Viriot says since opening the YOTEL in Singapore he has been looking to announce an Australian hotel and not only wants to establish on the eastern seaboard, but also in Adelaide and Perth.
Viriot says YOTEL, which has 30 hotels operating or in development in cities and airports such as London Gatwick, London Heathrow, Paris Charles de Gaulle and Amsterdam Schiphol, is signing two-decade-plus management agreements with hotel owners here in Australia.
“We are here to build long-term relationships of 20 years and above,” Viriot says. “We have no interest in doing short-term contracts.
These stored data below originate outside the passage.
File: config.mk
export PLATFORM = sky130hd
export DESIGN_NAME = alu_rs
export DESIGN_NICKNAME = d
export VERILOG_FILES = /design/src/rtl/alu_rs.sv
export SDC_FILE = /design/constraint.sdc
export NUM_CORES = 1
export LEC_CHECK = 0
export ABC_AREA = 1
export BUFFER_PORTS_ARGS = -buffer_cell sky130_fd_sc_hd__buf_2
export CAP_MARGIN = 10
export CORE_UTILIZATION = 36
export DETAILED_ROUTE_END_ITERATION = 6
export GPL_ROUTABILITY_DRIVEN = 0
export GPL_TIMING_DRIVEN = 1
export PLACE_DENSITY = 0.57
export SLEW_MARGIN = 20
export SYNTH_ARGS = -nofsm -noshare
export SYNTH_HDL_FRONTEND = slang
export SYNTH_SLANG_ARGS = --single-unit
File: constraint.sdc
create_clock -name clk -period 12 [get_ports clk]
set_input_delay 1.2 -clock clk [delete_from_list [all_inputs] [get_ports clk]]
set_output_delay 1.2 -clock clk [all_outputs]
set_load 0.1 [all_outputs]
File: src/rtl/alu_rs.sv
// alu_rs: reservation station feeding the integer ALU.
// Captures pending operands from the CDB and issues ready ops lowest-index first.
package alu_rs_pkg;
   typedef enum logic [3:0] {
      INSN_ADD,
      INSN_SUB,
      INSN_AND,
      INSN_OR,
      INSN_XOR,
      INSN_SLL,
      INSN_SRL,
      INSN_SRA,
      INSN_SLT,
      INSN_SLTU
   } insn_t;

   typedef struct packed {
      insn_t       insn;
      logic [31:0] enc;
   } op_t;
endpackage

module alu_rs
   import alu_rs_pkg::*;
#(
   parameter int DATA_WIDTH = 64,
   parameter int DEPTH      = 4,
   parameter int TAG_WIDTH  = 5
) (
   input  logic                       clk,
   input  logic                       rst_n,
   input  logic                       flush,
   input  logic                       in_valid,
   output logic                       in_ready,
   input  op_t                        in_op,
   input  logic [DATA_WIDTH-1:0]      in_lhs,
   input  logic [DATA_WIDTH-1:0]      in_rhs,
   input  logic                       in_lhs_valid,
   input  logic                       in_rhs_valid,
   input  logic [TAG_WIDTH-1:0]       in_lhs_tag,
   input  logic [TAG_WIDTH-1:0]       in_rhs_tag,
   input  logic [TAG_WIDTH-1:0]       in_dest_tag,
   input  logic                       cdb_valid,
   input  logic [TAG_WIDTH-1:0]       cdb_tag,
   input  logic [DATA_WIDTH-1:0]      cdb_data,
   output logic                       issue_valid,
   input  logic                       issue_ready,
   output op_t                        issue_op,
   output logic [DATA_WIDTH-1:0]      issue_lhs,
   output logic [DATA_WIDTH-1:0]      issue_rhs,
   output logic [TAG_WIDTH-1:0]       issue_dest_tag,
   output logic [$clog2(DEPTH):0]     count
);
   localparam int IW = $clog2(DEPTH);
   localparam int CW = IW + 1;

   logic [DEPTH-1:0]      busy;
   logic [DEPTH-1:0]      lv;
   logic [DEPTH-1:0]      rv;
   op_t                   op_q   [DEPTH];
   logic [DATA_WIDTH-1:0] lhs_q  [DEPTH];
   logic [DATA_WIDTH-1:0] rhs_q  [DEPTH];
   logic [TAG_WIDTH-1:0]  lt_q   [DEPTH];
   logic [TAG_WIDTH-1:0]  rt_q   [DEPTH];
   logic [TAG_WIDTH-1:0]  dt_q   [DEPTH];

   logic                  lock_q;
   logic [IW-1:0]         lock_idx_q;

   logic [DEPTH-1:0]      rdy;
   logic [IW-1:0]         free_idx;
   logic [IW-1:0]         pick_idx;
   logic [IW-1:0]         sel_idx;
   logic                  enq;
   logic                  iss;
   logic                  in_lv;
   logic                  in_rv;
   logic [DATA_WIDTH-1:0] in_lhs_w;
   logic [DATA_WIDTH-1:0] in_rhs_w;

   assign rdy = busy & lv & rv;

   always_comb begin
      free_idx = '0;
      for (int i = DEPTH - 1; i >= 0; i--) begin
         if (!busy[i]) free_idx = IW'(i);
      end
   end

   always_comb begin
      pick_idx = '0;
      for (int i = DEPTH - 1; i >= 0; i--) begin
         if (rdy[i]) pick_idx = IW'(i);
      end
   end

   // A stalled issue keeps its slot even if a lower entry wakes up meanwhile.
   assign sel_idx     = lock_q ? lock_idx_q : pick_idx;
   assign issue_valid = |rdy;

   assign issue_op       = op_q[sel_idx];
   assign issue_lhs      = lhs_q[sel_idx];
   assign issue_rhs      = rhs_q[sel_idx];
   assign issue_dest_tag = dt_q[sel_idx];

   assign in_ready = count < CW'(DEPTH);
   assign enq      = in_valid && in_ready;
   assign iss      = issue_valid && issue_ready;

   assign in_lv    = in_lhs_valid ||
                     (cdb_valid && cdb_tag == in_lhs_tag);
   assign in_rv    = in_rhs_valid ||
                     (cdb_valid && cdb_tag == in_rhs_tag);
   assign in_lhs_w = in_lhs_valid ? in_lhs : cdb_data;
   assign in_rhs_w = in_rhs_valid ? in_rhs : cdb_data;

   always_ff @(posedge clk) begin
      if (!rst_n || flush) begin
         busy   <= '0;
         count  <= '0;
         lock_q <= 1'b0;
      end else begin
         for (int i = 0; i < DEPTH; i++) begin
            if (cdb_valid && busy[i]) begin
               if (!lv[i] && lt_q[i] == cdb_tag) begin
                  lv[i]    <= 1'b1;
                  lhs_q[i] <= cdb_data;
               end
               if (!rv[i] && rt_q[i] == cdb_tag) begin
                  rv[i]    <= 1'b1;
                  rhs_q[i] <= cdb_data;
               end
            end
         end
         if (iss) busy[sel_idx] <= 1'b0;
         if (enq) begin
            busy[free_idx]  <= 1'b1;
            op_q[free_idx]  <= in_op;
            lv[free_idx]    <= in_lv;
            rv[free_idx]    <= in_rv;
            lhs_q[free_idx] <= in_lhs_w;
            rhs_q[free_idx] <= in_rhs_w;
            lt_q[free_idx]  <= in_lhs_tag;
            rt_q[free_idx]  <= in_rhs_tag;
            dt_q[free_idx]  <= in_dest_tag;
         end
         count      <= count + CW'(enq) - CW'(iss);
         lock_q     <= issue_valid && !issue_ready;
         lock_idx_q <= sel_idx;
      end
   end
endmodule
Australia makes sense for us; it is a very sophisticated market, it’s very obviously a feeder market for our hotels in Singapore and the United Kingdom.”
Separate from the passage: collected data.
**src/rtl/vending_pkg.sv**
```systemverilog
`timescale 1ns/1ps
// Shared vending definitions: coin encodings, coin values, product costs and
// the change dispenser state enum.
package vending_pkg;

  localparam logic [1:0] COIN_1  = 2'b00;
  localparam logic [1:0] COIN_2  = 2'b01;
  localparam logic [1:0] COIN_5  = 2'b10;
  localparam logic [1:0] COIN_10 = 2'b11;

  localparam logic [7:0] COST_A = 8'd15;
  localparam logic [7:0] COST_B = 8'd20;
  localparam logic [7:0] COST_C = 8'd35;

  typedef enum logic [2:0] {
    ST_IDLE, ST_SELECT, ST_REQUEST, ST_RELEASE, ST_DONE, ST_FAULT
  } disp_state_e;

  function automatic logic [7:0] coin_value(input logic [1:0] sel);
    case (sel)
      COIN_1:  coin_value = 8'd1;
      COIN_2:  coin_value = 8'd2;
      COIN_5:  coin_value = 8'd5;
      default: coin_value = 8'd10;
    endcase
  endfunction

endpackage

```
**src/rtl/coin_inventory.sv**
```systemverilog
`timescale 1ns/1ps
// Four per-denomination coin counters with saturating refill and a single
// decrement port; reports which denominations are in stock.
module coin_inventory #(
  parameter logic [7:0] INIT_COUNT = 8'd20
) (
  input  logic       clk,
  input  logic       rst_n,
  input  logic       refill,
  input  logic [1:0] refill_sel,
  input  logic [7:0] refill_count,
  input  logic       dec,
  input  logic [1:0] dec_sel,
  output logic [3:0] nonzero
);

  logic [7:0] cnt_q [4];
  logic [7:0] cnt_d [4];
  logic [8:0] sum   [4];

  // Refill and decrement are combined before saturating, so a coincident
  // refill and payout of the same coin nets to +refill_count-1.
  always_comb begin
    for (int i = 0; i < 4; i++) begin
      sum[i] = {1'b0, cnt_q[i]}
             + ((refill && refill_sel == 2'(i)) ? {1'b0, refill_count} : 9'd0)
             - ((dec && dec_sel == 2'(i)) ? 9'd1 : 9'd0);
      cnt_d[i]   = sum[i][8] ? 8'hFF : sum[i][7:0];
      nonzero[i] = (cnt_q[i] != 8'd0);
    end
  end

  always_ff @(posedge clk or negedge rst_n) begin
    if (!rst_n) begin
      for (int i = 0; i < 4; i++) cnt_q[i] <= INIT_COUNT;
    end else begin
      for (int i = 0; i < 4; i++) cnt_q[i] <= cnt_d[i];
    end
  end

endmodule

```
**src/rtl/change_dispenser.sv**
```systemverilog
`timescale 1ns/1ps
// Greedy coin-by-coin change payout to a hopper over a four-phase req/ack
// handshake, with inventory tracking, jam timeout and shortfall reporting.
module change_dispenser
  import vending_pkg::*;
#(
  parameter logic [7:0] INIT_COUNT  = 8'd20,
  parameter int         ACK_TIMEOUT = 16
) (
  input  logic       clk,
  input  logic       rst_n,
  input  logic       change_valid,
  input  logic [7:0] change_amount,
  output logic       change_ready,
  output logic       coin_req,
  output logic [1:0] coin_sel,
  input  logic       coin_ack,
  input  logic       refill,
  input  logic [1:0] refill_sel,
  input  logic [7:0] refill_count,
  input  logic       clear_fault,
  output logic       busy,
  output logic       done,
  output logic       fault,
  output logic       jam,
  output logic [7:0] shortfall,
  output logic [7:0] coins_out
);

  localparam int TW = $clog2(ACK_TIMEOUT + 1);

  disp_state_e   state_q, state_d;
  logic [7:0]    remaining_q, remaining_d;
  logic [7:0]    coins_q, coins_d;
  logic [7:0]    short_q, short_d;
  logic [1:0]    sel_q, sel_d;
  logic          jam_q, jam_d;
  logic [TW-1:0] tmo_q, tmo_d;
  logic [3:0]    nonzero;
  logic          dec;
  logic          pick_ok;
  logic [1:0]    pick;
  logic          tmo_hit;

  coin_inventory #(.INIT_COUNT(INIT_COUNT)) u_inv (
    .clk          (clk),
    .rst_n        (rst_n),
    .refill       (refill),
    .refill_sel   (refill_sel),
    .refill_count (refill_count),
    .dec          (dec),
    .dec_sel      (sel_q),
    .nonzero      (nonzero)
  );

  always_comb begin
    pick_ok = 1'b1;
    if (remaining_q >= 8'd10 && nonzero[3])     pick = COIN_10;
    else if (remaining_q >= 8'd5 && nonzero[2]) pick = COIN_5;
    else if (remaining_q >= 8'd2 && nonzero[1]) pick = COIN_2;
    else if (remaining_q >= 8'd1 && nonzero[0]) pick = COIN_1;
    else begin
      pick    = COIN_1;
      pick_ok = 1'b0;
    end
  end

  assign tmo_hit = (tmo_q == TW'(ACK_TIMEOUT - 1));

  always_ff @(posedge clk or negedge rst_n) begin
    if (!rst_n) begin
      state_q     <= ST_IDLE;
      remaining_q <= 8'd0;
      coins_q     <= 8'd0;
      short_q     <= 8'd0;
      sel_q       <= COIN_1;
      jam_q       <= 1'b0;
      tmo_q       <= '0;
    end else begin
      state_q     <= state_d;
      remaining_q <= remaining_d;
      coins_q     <= coins_d;
      short_q     <= short_d;
      sel_q       <= sel_d;
      jam_q       <= jam_d;
      tmo_q       <= tmo_d;
    end
  end

  always_comb begin
    state_d     = state_q;
    remaining_d = remaining_q;
    coins_d     = coins_q;
    short_d     = short_q;
    sel_d       = sel_q;
    jam_d       = jam_q;
    tmo_d       = tmo_q;
    dec         = 1'b0;
    case (state_q)
      ST_IDLE: if (change_valid) begin
        remaining_d = change_amount;
        coins_d     = 8'd0;
        state_d     = (change_amount == 8'd0) ? ST_DONE : ST_SELECT;
      end
      ST_SELECT: if (pick_ok) begin
        sel_d   = pick;
        tmo_d   = '0;
        state_d = ST_REQUEST;
      end else begin
        short_d = remaining_q;
        jam_d   = 1'b0;
        state_d = ST_FAULT;
      end
      ST_REQUEST: if (coin_ack) begin
        dec         = 1'b1;
        remaining_d = remaining_q - coin_value(sel_q);
        coins_d     = (coins_q == 8'hFF) ? coins_q : coins_q + 8'd1;
        tmo_d       = '0;
        state_d     = ST_RELEASE;
      end else if (tmo_hit) begin
        short_d = remaining_q;
        jam_d   = 1'b1;
        state_d = ST_FAULT;
      end else begin
        tmo_d = tmo_q + 1'b1;
      end
      ST_RELEASE: if (!coin_ack) begin
        state_d = (remaining_q == 8'd0) ? ST_DONE : ST_SELECT;
      end else if (tmo_hit) begin
        short_d = remaining_q;
        jam_d   = 1'b1;
        state_d = ST_FAULT;
      end else begin
        tmo_d = tmo_q + 1'b1;
      end
      ST_DONE: state_d = ST_IDLE;
      ST_FAULT: if (clear_fault) begin
        jam_d   = 1'b0;
        short_d = 8'd0;
        state_d = ST_IDLE;
      end
      default: state_d = ST_IDLE;
    endcase
  end

  always_comb begin
    change_ready = (state_q == ST_IDLE);
    busy         = (state_q != ST_IDLE);
    coin_req     = (state_q == ST_REQUEST);
    done         = (state_q == ST_DONE);
    fault        = (state_q == ST_FAULT);
    coin_sel     = sel_q;
    jam          = jam_q;
    shortfall    = short_q;
    coins_out    = coins_q;
  end

endmodule
```
**config.mk**
```make
export PLATFORM = sky130hd
export DESIGN_NAME = change_dispenser
export DESIGN_NICKNAME = d
export VERILOG_FILES = /design/src/rtl/vending_pkg.sv /design/src/rtl/coin_inventory.sv /design/src/rtl/change_dispenser.sv
export SDC_FILE = /design/constraint.sdc
export NUM_CORES = 1
export LEC_CHECK = 0
export ABC_AREA = 1
export BUFFER_PORTS_ARGS = -buffer_cell sky130_fd_sc_hd__clkbuf_2
export CAP_MARGIN = 25
export CORE_MARGIN = 5
export CORE_UTILIZATION = 47
export CTS_BUF_LIST = sky130_fd_sc_hd__clkbuf_8
export DETAILED_ROUTE_END_ITERATION = 12
export PLACE_DENSITY = 0.62
export RECOVER_POWER = 100
export SETUP_SLACK_MARGIN = 0.05
export SYNTH_ARGS = -nofsm -noshare
export SYNTH_HDL_FRONTEND = slang
export SYNTH_SLANG_ARGS = --single-unit
```
**constraint.sdc**
```tcl
create_clock -name clk -period 3.6 [get_ports clk]
set_input_delay 0.54 -clock clk [delete_from_list [all_inputs] [get_ports clk]]
set_output_delay 0.54 -clock clk [all_outputs]
set_load 0.01 [all_outputs]
```
---- Yosys cells after proc, flatten, opt, wreduce, memory -nomap -nowiden ----
Index checks and enable logic that the tools add are counted.
storage, ports and cells
  register bits ........................... 67
  bits of input ports ..................... 24
  output and inout port bits .............. 24
  word-level logic and storage cells ...... 135
operators by class
  add/sub/neg operators ................... 11
  magnitude comparators ................... 4
  eq/ne operators ......................... 21
  muxes and demuxes ....................... 57
  reductions and logical operators ........ 31
operator list
  operator             count
  $mux 8               20
  $add 8x9->9          4
  $sub 9x9->9          4
  $pmux 8 s2           2
  $pmux 8 s4           1
  $reduce_bool 8->1    4
  $mux 3               8
  $mux 5               4
  $logic_not 8->1      2
  $mux 1               16
  $pmux 3 s5           1
  $pmux 5 s3           1
  $ne 2x2->1 const B   7
  $logic_and 1x1->1    12
  $pmux 4 s3           1
  $add 8x1->8 const B  1
  $eq 2x2->1 const B   4
  $eq 8x8->1 const B   1
  $ge 8x1->1 const B   1
  $ge 8x2->1 const B   1
  $ge 8x3->1 const B   1
  $ge 8x4->1 const B   1
  $sub 8x8->8          1
  $eq 3x2->1 const B   2
  17 further kinds     24

---- Longest topological paths before layout ----
  depth in word-level cells ............... 8
  depth in mapped cells ................... 17
  mapped depth without buffers ............ 17

---- Modules after synthesis ----
A second synthesis with hierarchy kept.
second synthesis, totals
  cell total of the unflattened synthesis .. 858
  area, all modules ....................... 5953.2 sq um
modules (own cells, without submodules)
  module            instances  cells each  area an instance (sq um)  sequential area each (sq um)
  coin_inventory    1          543         3621.0                    810.8
  change_dispenser  1          315         2332.2                    875.8

---- Least setup slack after synthesis ----
No wires, ideal clock.
  path type ............................... in2reg
  start ................................... input refill
  end ..................................... register u_inv.cnt_q[7] (netlist bit)
  library setup time ...................... 0.137 ns
  arrival ................................. 2.711 ns
  data required time ...................... 3.463 ns
  slack ................................... 0.752 ns
  cell stages on the path ................. 12
  path buffers ............................ 0
  path through ............................ inv_1 nor3_1 nand2_1 ha_1 inv_1 fa_1 nand3_1 nand3_1 nand4_1 nand3_1 xnor2_2 nand3b_1
RTL lines
  item         RTL line                text
  from (decl)  change_dispenser.sv:18  input logic refill,
  to (decl)    coin_inventory.sv:17    logic [7:0] cnt_q [4];

==> metrics.md <==
| Metric | Value |
|---|---|
| Outcome | finished, violations left |
| Failing checks | capacitance limit, slew limit |
| NetSw | 2.62 mW |
| Final wirelength | 12.6 mm |
| Io pins | 48 |
| VDD IR max | 0.496 mV |
| Avg Inst Size Synth | 7.36 sq um |
| Worst setup startpoint | state_q[2] |
| Vias | 4902 |
| Post-synth EDFFs | 0 |
| R2r endpoint | u_inv.cnt_q[18] |
| Worst r2r path cells | 15 |
| Gr ovfl total | 0 |
| Area share of the largest cell type after synthesis | 26.3% |
| DR WL/cell | 12.9 um |
| Clock tree sinks | 67 |
| Synth cell types | 41 |
| Resize count post-CTS | 0 |
| CTS tree | done |
| Synth Area in Compound Gates | 9.14% |
| Number of synthesized register bits | 67 |
| Req. time, crit path | 3.86 ns |
| Worst slew pin tran | 1.65 ns |
| HP Class | reg -> reg |
| Critical-path top delay cell | dfrtp_1 |
| Simple-Gate Fraction of Synth Area | 27.5% |
| CTS H-tree depth | 3 |
| Synthesis Warnings | 0 |
| Cell family with most CP delay | simple AND/OR/NAND/NOR gates |
| Worst path depth | 15 |
| Vias in the first global route | 4710 |
| Crit Reg-Reg Startpoint | state_q[2] |
| First-pass DRT Iterations | 6 |
| Syn Nets | 862 |
| Global Route Usage Sum | 18.6% |
| Area Growth Syn to Fin | 9.51% |
| Worst EP arrival | 3.48 ns |
| Max Freq | 310 MHz |
| Clock share of power | 12.6% |
| Setup Buffers After CTS | 0 |
| Switching Fraction | 48.7% |
| Ant. Diodes | 0 |
| Post-Synthesis Cells | 763 |
| Post-Synth XOR/XNOR Area | 3.97% |
| Comb power frac | 63.3% |
| Max clock buf depth | 2 |
| Post-synthesis sequential area ratio | 30.0% |
| Layout Cells excl Fill | 973 |
| Crit path top cell by count | nand3_1 |
| Tot Pwr | 5.37 mW |
| Max Cap Viol | 1 |
| Die X | 119 um |
| Max Slew Vio Count | 68 |
| Hold Worst Slack | 0.474 ns |
| Clk pin slew, worst setup/hold paths | 0.08 ns |
| Pwr/cell area | 873 nW/um^2 |
| Iter 0 DRT Violations | 220 |
| Worst slew margin | -10.3% |
| Crit Path Max Fanout | 8 |
| End point of the critical path | u_inv.cnt_q[18] |
| Adder-cell share of the synthesized area | 17.4% |
| DR vias/cell | 5.04 |
| Synth area leaders | dfrtp_1 26%, ha_1 16%, nand2_1 13% |
| Critical-path cell list | nor2_4 -> nand2_4 -> nor2_8 -> inv_6 -> nor3_1 -> ha_1 -> inv_1 -> ha_1 -> fa_1 -> nand3_1 -> nand3_1 -> nand4_1 -> nand3_1 -> xnor2_1 -> o21ai_0 |
| Multiplexer share of the synthesized area | 0% |
| Root Driver | clkbuf_8 |
| Die ar. | 14200 sq um |
| Fin crit period | 3.22 ns |
| Post-CTS Hold Fix Bufs | 0 |
| Crit end category | flop |
| Commonest non-fill, non-tap cell in the layout | nand2_1 |
| Final worst-path cycle share | 89.5% |
| Layout cells sized above 1 | 10.4% |
| Core Area | 11900 sq um |
| Detail Placement HPWL | 10.0 mm |
| Layout Nets | 920 |
| Total CTS buffers | 9 |
| Flop-to-flop setup slack | 0.38 ns |
| Number of cell rows | 40 |
| ANT nets after route | 0 |
| Most frequent cells in the layout | 197 x nand2_1, 153 x inv_1, 70 x ha_1 |
| RSZ-0062 raised after global routing | false |
| Worst skew pair latency | 0.36 ns |
| Largest net degree at the start of global routing | 68 |
| Setup_tns | 0 ns |
| Crit path launch type | flop |
| DRC viols | 0 |
| Crit path buf inv count | 2 |
| Largest family of logic cells by synthesized area | simple AND/OR/NAND/NOR gates |
| Synth area leader | dfrtp_1 |
| Placed instance count | 957 |
| Fraction of registers with async set/reset | 100% |
| Global-route wire length before repair | 21.6 mm |
| Leakage | 3.45 nW |
| Setup-failing EPs final | 0 |
| Die Y-Extent | 119 um |
| Initial antenna violation count | 0 |
| Clock Skew | 0.0110 ns |
| Pint | 2.75 mW |
| Synth Flop Type | dfrtp_1 |
| Mapped Area | 5620 sq um |
| Crit path kind | reg -> reg |
| Largest stage delay on the critical path | 0.45 ns |
| Starting density of the core | 47.3% |
| Routability cong. | 0.919 |
| Hold Fails Final Rpt | 0 |
| Flop pwr share | 24.1% |
| Number of port buffers | 47 |
[worst reg2reg max path, stage by stage (launching register included)]
cell and delay, ns:
dfrtp_1 0.45, nor2_4 0.24, nand2_4 0.15, nor2_8 0.14, inv_6 0.07, nor3_1 0.21, ha_1 0.16, inv_1 0.04
ha_1 0.22, fa_1 0.41, nand3_1 0.08, nand3_1 0.12, nand4_1 0.11, nand3_1 0.09, xnor2_1 0.45, o21ai_0 0.17
[power by group through the flow]
stage          registers, mW  clock network (mW)  logic [mW]
3_3_place_gp            1.31                   0        3.44
4_1_cts                 1.30               0.697        3.53
6_report                1.29               0.678        3.40
2_1_floorplan           1.28                   0        2.82
3_5_place_dp            1.31                   0        3.50
5_1_grt                 1.34               0.734        3.93
[cell families (layout without fill, tap and decap cells)]
group                    Yosys count  in the layout
buffers and inverters            172            235
AND/OR/NAND/NOR                  336            336
flip-flops                        67             67
AO/OA/AOI/OAI                     91             91
XOR/XNOR                          22             22
adder cells (fa/ha/maj)           75             75
[how the worst min path moves through the flow]
stage,from,to,slack (ns),depth (start not counted)
CTS,rst_n,jam,0.40,2
global route,change_amount[1],remaining_q[1],0.48,3
global placement,shortfall[1],shortfall[1],0.46,2
floorplan,rst_n,coin_sel[0],0.24,0
finish,shortfall[3],shortfall[3],0.47,2
detailed placement,shortfall[5],shortfall[5],0.46,2
[state kept, by name, summed over array words and instances (netlist names)]
| register | flops |
|---|---|
| u_inv.cnt_q | 32 |
| remaining_q | 8 |
| coins_out | 8 |
| shortfall | 8 |
| coin_sel | 2 |
| jam | 1 |
| tmo_q | 5 |
| state_q | 3 |
[cell usage after synthesis, types with 5 or more instances]
master    count
xnor2_1       5
a21oi_1      38
inv_2        16
nand4_1      24
o21ai_0      16
a31oi_1       6
dfstp_2       8
nand3b_1      9
xor2_1       13
nand3_1      32
dfrtp_1      59
nand2_1     192
o21ai_1      19
ha_1         70
fa_1          5
nand2_2       5
nor2_1       47
nor3_1        6
inv_1       151
[layer usage]
| layer | global-route usage, % | wire length [um] | part of all wire (%) | vias up |
|---|---|---|---|---|
| met5 | 0 | 0 | 0 | - |
| met4 | 7.30 | 303 | 2.4 | 0 |
| met2 | 31.5 | 5870 | 47 | 111 |
| met3 | 3.28 | 647 | 5.2 | 19 |
| li1 | - | - | - | 2550 |
| met1 | 23.6 | 5730 | 46 | 2222 |
[layout make-up]
cell class,instances,area (sq um)
fillers,1209,5710
multi-input cells,524,3190
flip-flops and latches,67,1690
inverters,168,636
repair buffers,51,236
well taps,147,184
clock buffers,12,165
clock inverters,4,47.5
[through the flow]
stage                     setup WS [ns]  util, %  area [sq um]
after floorplan                   0.752        -          5620
after global placement            0.509     50.8          6030
after detailed placement          0.438     50.8          6030
after CTS                         0.486     52.6          6240
after global routing              0.153     51.8          6150
final                             0.379     51.8          6150
(Power assumes the default switching activity.)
Viriot says YOTEL hotels could be developed on greenfield sites or are suitable as office conversions, which it is doing in San Francisco, Glasgow and Edinburgh, which opens next week.
“We have just done our first hotel conversion in Washington DC, where we have taken an existing 30-year-old hotel, which was a Holiday Inn, and we will refurbish it over the American winter from November to March.”
The Melbourne YOTEL is the first hotel project for Cornerstone Partners Group, a hospitality asset owner and developer with offices throughout Malaysia, Taiwan and Australia.
“Our group is focused on finding gaps in the hospitality markets across Asia-Pacific. In Australia, we believe there is an avenue for disruptive brands such as YOTEL, which offer something completely new to the market,” says Cornerstone Partners Group chief executive Jason Chong in a statement.